きのう24日、来日した中国の王毅外相、茂木敏充外務大臣の共同記者会見の様子をテレビで見ていて、多くの視聴者は「日本はなめられたものだ」と憤ったのではないだろうか。茂木氏は「尖閣周辺の日本の立場を説明し、中国側の前向きな行動を強く求めた」と話したのに対し、王氏は「ここで一つの事実を紹介したい。真相が分かっていない一部の日本の漁船が絶え間なく釣魚島の水域に入っている。中国側としてはやむを得ず非常的な反応をしなければならない。敏感な水域における事態を複雑化させる行動は避けるべき」と。つまり、尖閣周辺の主権を侵害しているのは日本側だと、堂々と会見で述べていた。
王氏の来日の目的はこれだと察した。当初は、中国の人権問題をめぐって日本は「日米豪印戦略対話(QUAD)」を推進する立場でもあり、それを切り崩すための来日が目的かと推測した。ではなく、「尖閣をめぐる宣戦布告」が目的だったと、この発言で直感した。では、次に中国が打ってくる戦術はなんだろう、と考える。日本の漁民によって中国の主権が侵害されているとの論法なので、おそらく中国側は尖閣に漁民を住まわせるための住居地をつくる。そして、通信機器や沿岸の整備を行い漁業の基地化を進めて既成事実化していくのではないだろうか。

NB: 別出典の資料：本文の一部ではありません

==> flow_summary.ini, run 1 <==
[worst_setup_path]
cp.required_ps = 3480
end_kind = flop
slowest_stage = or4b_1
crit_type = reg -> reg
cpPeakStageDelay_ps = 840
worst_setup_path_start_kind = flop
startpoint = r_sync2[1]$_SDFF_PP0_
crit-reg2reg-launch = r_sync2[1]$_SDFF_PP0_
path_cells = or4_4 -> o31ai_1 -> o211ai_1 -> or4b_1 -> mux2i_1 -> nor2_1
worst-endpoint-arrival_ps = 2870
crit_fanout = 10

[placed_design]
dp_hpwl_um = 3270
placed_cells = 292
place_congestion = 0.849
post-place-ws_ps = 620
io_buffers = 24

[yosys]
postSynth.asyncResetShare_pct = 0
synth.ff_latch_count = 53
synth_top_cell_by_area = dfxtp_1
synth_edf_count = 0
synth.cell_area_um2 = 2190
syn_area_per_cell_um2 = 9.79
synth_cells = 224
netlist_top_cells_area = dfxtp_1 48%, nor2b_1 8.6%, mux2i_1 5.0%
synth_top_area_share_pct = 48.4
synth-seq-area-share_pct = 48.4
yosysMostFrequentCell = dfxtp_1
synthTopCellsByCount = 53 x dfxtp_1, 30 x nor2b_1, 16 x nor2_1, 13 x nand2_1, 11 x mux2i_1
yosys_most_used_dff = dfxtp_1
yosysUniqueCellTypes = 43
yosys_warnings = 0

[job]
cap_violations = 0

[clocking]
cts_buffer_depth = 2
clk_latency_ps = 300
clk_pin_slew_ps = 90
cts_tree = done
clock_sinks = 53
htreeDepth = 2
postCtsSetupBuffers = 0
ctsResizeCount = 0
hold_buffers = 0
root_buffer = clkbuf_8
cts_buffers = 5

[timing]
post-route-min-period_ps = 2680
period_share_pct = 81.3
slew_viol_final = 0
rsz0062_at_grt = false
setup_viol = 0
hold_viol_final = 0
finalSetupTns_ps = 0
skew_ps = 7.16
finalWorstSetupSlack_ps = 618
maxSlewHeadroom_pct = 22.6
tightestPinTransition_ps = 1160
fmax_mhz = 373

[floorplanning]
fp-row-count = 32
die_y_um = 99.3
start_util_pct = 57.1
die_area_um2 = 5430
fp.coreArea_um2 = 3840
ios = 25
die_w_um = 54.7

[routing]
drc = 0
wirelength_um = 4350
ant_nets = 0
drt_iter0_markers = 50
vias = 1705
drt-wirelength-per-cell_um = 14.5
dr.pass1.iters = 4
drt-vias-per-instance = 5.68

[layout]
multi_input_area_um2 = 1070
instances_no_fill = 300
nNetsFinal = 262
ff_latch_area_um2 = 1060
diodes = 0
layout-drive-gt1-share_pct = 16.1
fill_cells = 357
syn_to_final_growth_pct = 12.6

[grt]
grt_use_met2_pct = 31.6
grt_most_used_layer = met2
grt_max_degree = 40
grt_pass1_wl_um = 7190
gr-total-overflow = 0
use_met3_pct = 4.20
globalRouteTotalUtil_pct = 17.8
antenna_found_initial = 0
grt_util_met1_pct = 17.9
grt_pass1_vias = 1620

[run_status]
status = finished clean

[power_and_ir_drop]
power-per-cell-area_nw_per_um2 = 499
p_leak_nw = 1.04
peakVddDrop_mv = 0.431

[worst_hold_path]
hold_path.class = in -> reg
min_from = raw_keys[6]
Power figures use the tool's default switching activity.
--- config.mk ---
export PLATFORM = sky130hd
export DESIGN_NAME = flag_dispense
export DESIGN_NICKNAME = d
export VERILOG_FILES = /design/src/rtl/flag_dispense.sv
export SDC_FILE = /design/constraint.sdc
export NUM_CORES = 1
export LEC_CHECK = 0
export ABC_AREA = 1
export CAP_MARGIN = 20
export CORE_UTILIZATION = 62
export DETAILED_ROUTE_END_ITERATION = 8
export PLACE_DENSITY = 0.88
export SETUP_SLACK_MARGIN = 0.5
export SLEW_MARGIN = 20
export SYNTH_ARGS = -nofsm -noshare
export SYNTH_HDL_FRONTEND = slang
export SYNTH_SLANG_ARGS = --single-unit
export TNS_END_PERCENT = 10
--- constraint.sdc ---
create_clock -name clk -period 3.25 [get_ports clk]
set_input_delay 0.325 -clock clk [delete_from_list [all_inputs] [get_ports clk]]
set_output_delay 0.325 -clock clk [all_outputs]
set_load 0.005 [all_outputs]
--- src/rtl/flag_dispense.sv ---
// Byte buffer between capture and LEDs: stores written bytes in a circular store and shows
// one per debounced BTNR press, oldest first; BTNC clears buffer, display and sticky flags.
module flag_dispense #(
    parameter int DEPTH = 38,
    parameter int CW    = 6
) (
    input  logic          clk,
    input  logic          rst,
    input  logic          wr_en,
    input  logic [7:0]    wr_data,
    input  logic          BTNR,
    input  logic          BTNC,
    output logic [7:0]    disp,
    output logic          disp_valid,
    output logic [CW-1:0] count,
    output logic          empty,
    output logic          full,
    output logic          ovf,
    output logic          udf
);

    typedef enum logic [1:0] {S_IDLE, S_SHOW, S_UNDER} state_t;

    logic          btnr_meta_q, btnr_meta_d, btnr_sync_q, btnr_sync_d, btnr_prev_q, btnr_prev_d;
    logic          btnc_meta_q, btnc_meta_d, btnc_sync_q, btnc_sync_d, btnc_prev_q, btnc_prev_d;
    logic          step_q, step_d, clr_q, clr_d;
    logic [CW-1:0] wr_ptr_q, wr_ptr_d, rd_ptr_q, rd_ptr_d, count_q, count_d;
    logic [7:0]    disp_q, disp_d;
    logic          disp_valid_q, disp_valid_d, ovf_q, ovf_d, udf_q, udf_d;
    state_t        state_q, state_d;
    logic [7:0]    mem_q [DEPTH];
    logic          mem_we, rd_acc, empty_w, full_w;

    function automatic logic [CW-1:0] ptr_inc(input logic [CW-1:0] p);
        return (p == CW'(DEPTH - 1)) ? '0 : p + CW'(1);
    endfunction

    assign empty_w = (count_q == '0);
    assign full_w  = (count_q == CW'(DEPTH));

    always_comb begin
        btnr_meta_d  = BTNR;
        btnr_sync_d  = btnr_meta_q;
        btnr_prev_d  = btnr_sync_q;
        step_d       = btnr_sync_q & ~btnr_prev_q;
        btnc_meta_d  = BTNC;
        btnc_sync_d  = btnc_meta_q;
        btnc_prev_d  = btnc_sync_q;
        clr_d        = btnc_sync_q & ~btnc_prev_q;
        wr_ptr_d     = wr_ptr_q;
        rd_ptr_d     = rd_ptr_q;
        count_d      = count_q;
        disp_d       = disp_q;
        disp_valid_d = disp_valid_q;
        ovf_d        = ovf_q;
        udf_d        = udf_q;
        state_d      = state_q;
        mem_we       = 1'b0;
        rd_acc       = 1'b0;
        if (clr_q) begin
            wr_ptr_d     = '0;
            rd_ptr_d     = '0;
            count_d      = '0;
            disp_d       = '0;
            disp_valid_d = 1'b0;
            ovf_d        = 1'b0;
            udf_d        = 1'b0;
            state_d      = S_IDLE;
        end else begin
            // full/empty are judged on the pre-edge count, so no bypass either way
            if (wr_en) begin
                if (full_w) begin
                    ovf_d = 1'b1;
                end else begin
                    mem_we   = 1'b1;
                    wr_ptr_d = ptr_inc(wr_ptr_q);
                end
            end
            if (step_q) begin
                if (empty_w) begin
                    udf_d   = 1'b1;
                    state_d = S_UNDER;
                end else begin
                    rd_acc       = 1'b1;
                    disp_d       = mem_q[rd_ptr_q];
                    rd_ptr_d     = ptr_inc(rd_ptr_q);
                    disp_valid_d = 1'b1;
                    state_d      = S_SHOW;
                end
            end
            count_d = count_q + (mem_we ? CW'(1) : CW'(0)) - (rd_acc ? CW'(1) : CW'(0));
        end
    end

    always_ff @(posedge clk or posedge rst) begin
        if (rst) begin
            btnr_meta_q  <= 1'b0;
            btnr_sync_q  <= 1'b0;
            btnr_prev_q  <= 1'b0;
            btnc_meta_q  <= 1'b0;
            btnc_sync_q  <= 1'b0;
            btnc_prev_q  <= 1'b0;
            step_q       <= 1'b0;
            clr_q        <= 1'b0;
            wr_ptr_q     <= '0;
            rd_ptr_q     <= '0;
            count_q      <= '0;
            disp_q       <= '0;
            disp_valid_q <= 1'b0;
            ovf_q        <= 1'b0;
            udf_q        <= 1'b0;
            state_q      <= S_IDLE;
        end else begin
            btnr_meta_q  <= btnr_meta_d;
            btnr_sync_q  <= btnr_sync_d;
            btnr_prev_q  <= btnr_prev_d;
            btnc_meta_q  <= btnc_meta_d;
            btnc_sync_q  <= btnc_sync_d;
            btnc_prev_q  <= btnc_prev_d;
            step_q       <= step_d;
            clr_q        <= clr_d;
            wr_ptr_q     <= wr_ptr_d;
            rd_ptr_q     <= rd_ptr_d;
            count_q      <= count_d;
            disp_q       <= disp_d;
            disp_valid_q <= disp_valid_d;
            ovf_q        <= ovf_d;
            udf_q        <= udf_d;
            state_q      <= state_d;
        end
    end

    // Storage is deliberately not reset
    always_ff @(posedge clk) begin
        if (mem_we) begin
            mem_q[wr_ptr_q] <= wr_data;
        end
    end

    assign disp       = disp_q;
    assign disp_valid = disp_valid_q;
    assign count      = count_q;
    assign empty      = empty_w;
    assign full       = full_w;
    assign ovf        = ovf_q;
    assign udf        = udf_q;

endmodule

# [Word level (Yosys, flattened, before mapping)]
# Memory sizes are Yosys's and may differ from the RTL's.
# Cells that the tools add are included.
[totals] register_bits=37 mem_bits_rw=304 inputBits=13 output_inout_bits=19 word_cells=70 memories=1
[mem_list] name="mem_q" depth=38 width=8 read_ports=1 rd_clocked_by_memory_dff=0 wr=1 line_no="31" source="logic [7:0] mem_q [DEPTH];"
[op_classes] addsub=4 eq_ne=5 mux=32 bitwise_logic=4 reduce_logical=9
[op_table] op="2-to-1 mux 6 bit" count=9
[op_table] op="2-to-1 mux 8 bit" count=3
[op_table] op="2-to-1 mux 1 bit" count=20
[op_table] op="equality test 6 bit (second input constant)" count=3
[op_table] op="adder 6 x 1 -> 6 bit (second input constant)" count=2
[op_table] op="AND reduction 2 bit" count=4
[op_table] op="nonzero test 2 bit" count=4
[op_table] op="adder 6 x 1 -> 6 bit" count=1
[op_table] op="zero test 6 bit" count=1
[op_table] op="subtractor 6 x 1 -> 6 bit" count=1
[op_table] op="!= test 2 x 1 -> 1 bit (second input constant)" count=2
[op_table] op="bitwise AND 1 bit" count=2
[op_table] op="inverter 1 bit" count=2

# [Depth between registers and ports, before layout]
# Gate-level depths: netlist of the first run.
[depth] depth_word=8 ltp_mapped=15

# [Worst setup path after synthesis of the first run]
# OpenSTA, ideal clock, no wires.
[synth_timing] kind="reg2reg" from="register count_q[3] (netlist: count[3])" to="memory mem_q[0][0] (enable)" arrival_time_ps=1959 path_slack_ps=896 path_stages_with_launch=8 path_buffers=0 synth_period_minus_slack_ps=2354 cell_sequence="dfrtp_1 > inv_1 > ha_1 > nand4_1 > nand2_1 > nor2_1 > nand3_1 > nor4_1"
[synth_via] elab_chain_len=7
[synth_rtl] item="start, declared" line_no="27" source="logic [CW-1:0] wr_ptr_q, wr_ptr_d, rd_ptr_q, rd_ptr_d, count_q, count_d;"
[synth_rtl] item="start signal, assigned" line_no="124" source="count_q <= count_d;"
[synth_rtl] item="equality test 6 bit" line_no="39" source="assign full_w = (count_q == CW'(DEPTH));"
[synth_rtl] item="2-to-1 mux 1 bit" line_no="72" source="if (full_w) begin"
[synth_rtl] item="2-to-1 mux 1 bit" line_no="71" source="if (wr_en) begin"
[synth_rtl] item="2-to-1 mux 1 bit (2 in series)" line_no="60" source="if (clr_q) begin"
[synth_rtl] item="2-to-1 mux 1 bit" line_no="135" source="if (mem_we) begin"
[synth_rtl] item="2-to-1 mux 1 bit (not written as such)" line_no="136" source="mem_q[wr_ptr_q] <= wr_data;"
[synth_rtl] item="end, declared" line_no="31"
# No other way between the ends. The select of a mux whose other input is x is not followed.

# [Worst setup path after layout of the first run]
[layout_timing] from="register rd_ptr_q[2]" to="register disp_q[3] (netlist: disp[3])"
[layout_via] elab_chain_len=4
[layout_rtl] item="start, declared" line_no="27"
[layout_rtl] item="start signal, assigned" line_no="123" source="rd_ptr_q <= rd_ptr_d;"
[layout_rtl] item="memory read (38 x 8 bit)"
[layout_rtl] item="2-to-1 mux 8 bit" line_no="80" source="if (empty_w) begin"
[layout_rtl] item="2-to-1 mux 8 bit" line_no="79" source="if (step_q) begin"
[layout_rtl] item="2-to-1 mux 8 bit" line_no="60"
[layout_rtl] item="end signal, assigned" line_no="125" source="disp_q <= disp_d;"
[layout_rtl] item="end, declared" line_no="28" source="logic [7:0] disp_q, disp_d;"
# No other way between the ends. The select of a mux whose other input is x is not followed.
# A chain may end at the register's enable or synchronous reset.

中国は南シナ海の南沙諸島で「九段線」と称して広大な海域の領有権を主張し、人工島の建設を進めその主張を既成事実化しようとしている。同じ論法を今度は尖閣諸島で展開する布石ではないだろうか。ただし、軍事基地にすると、アメリカを刺激するので漁業基地化だ。菅総理は今月12日、バイデン次期大統領との電話会談で、「バイデン次期大統領からは、日米安保条約第5条(アメリカの対日防衛義務)の尖閣諸島への適用についてコミットメントをする旨の表明があった」と述べていた。日米安保条約第5条をにらんで漁業基地化するというのが中国側のシナリオではないだろうか。
日本の首都で堂々と尖閣の領有権を主張したのだから。あとは粛々と次なる一手を打つだけだ。日本は新型コロナウイルスと東京オリ・パラの対応に追われている。そのうち大震災も発生するだろう、今が先手を打つチャンスと読んでいるのだろう。実にしたたかな、日本をなめた外交ではある。
外務省公式ホームページに掲載されている内閣官房領土・主権対策企画調整室の資料=写真=によると、1919(大正8)年冬、中国・福建省の漁船が尖閣沖で遭難して魚釣島に漂着した。その際、尖閣に住んでいた日本人の住民は中国漁民を救護した。当時の中華民国駐長崎領事は翌1920年5月に感謝状を贈ったが、そこには「日本帝国沖縄県八重山郡尖閣列島」と記されている。100年前の史実である。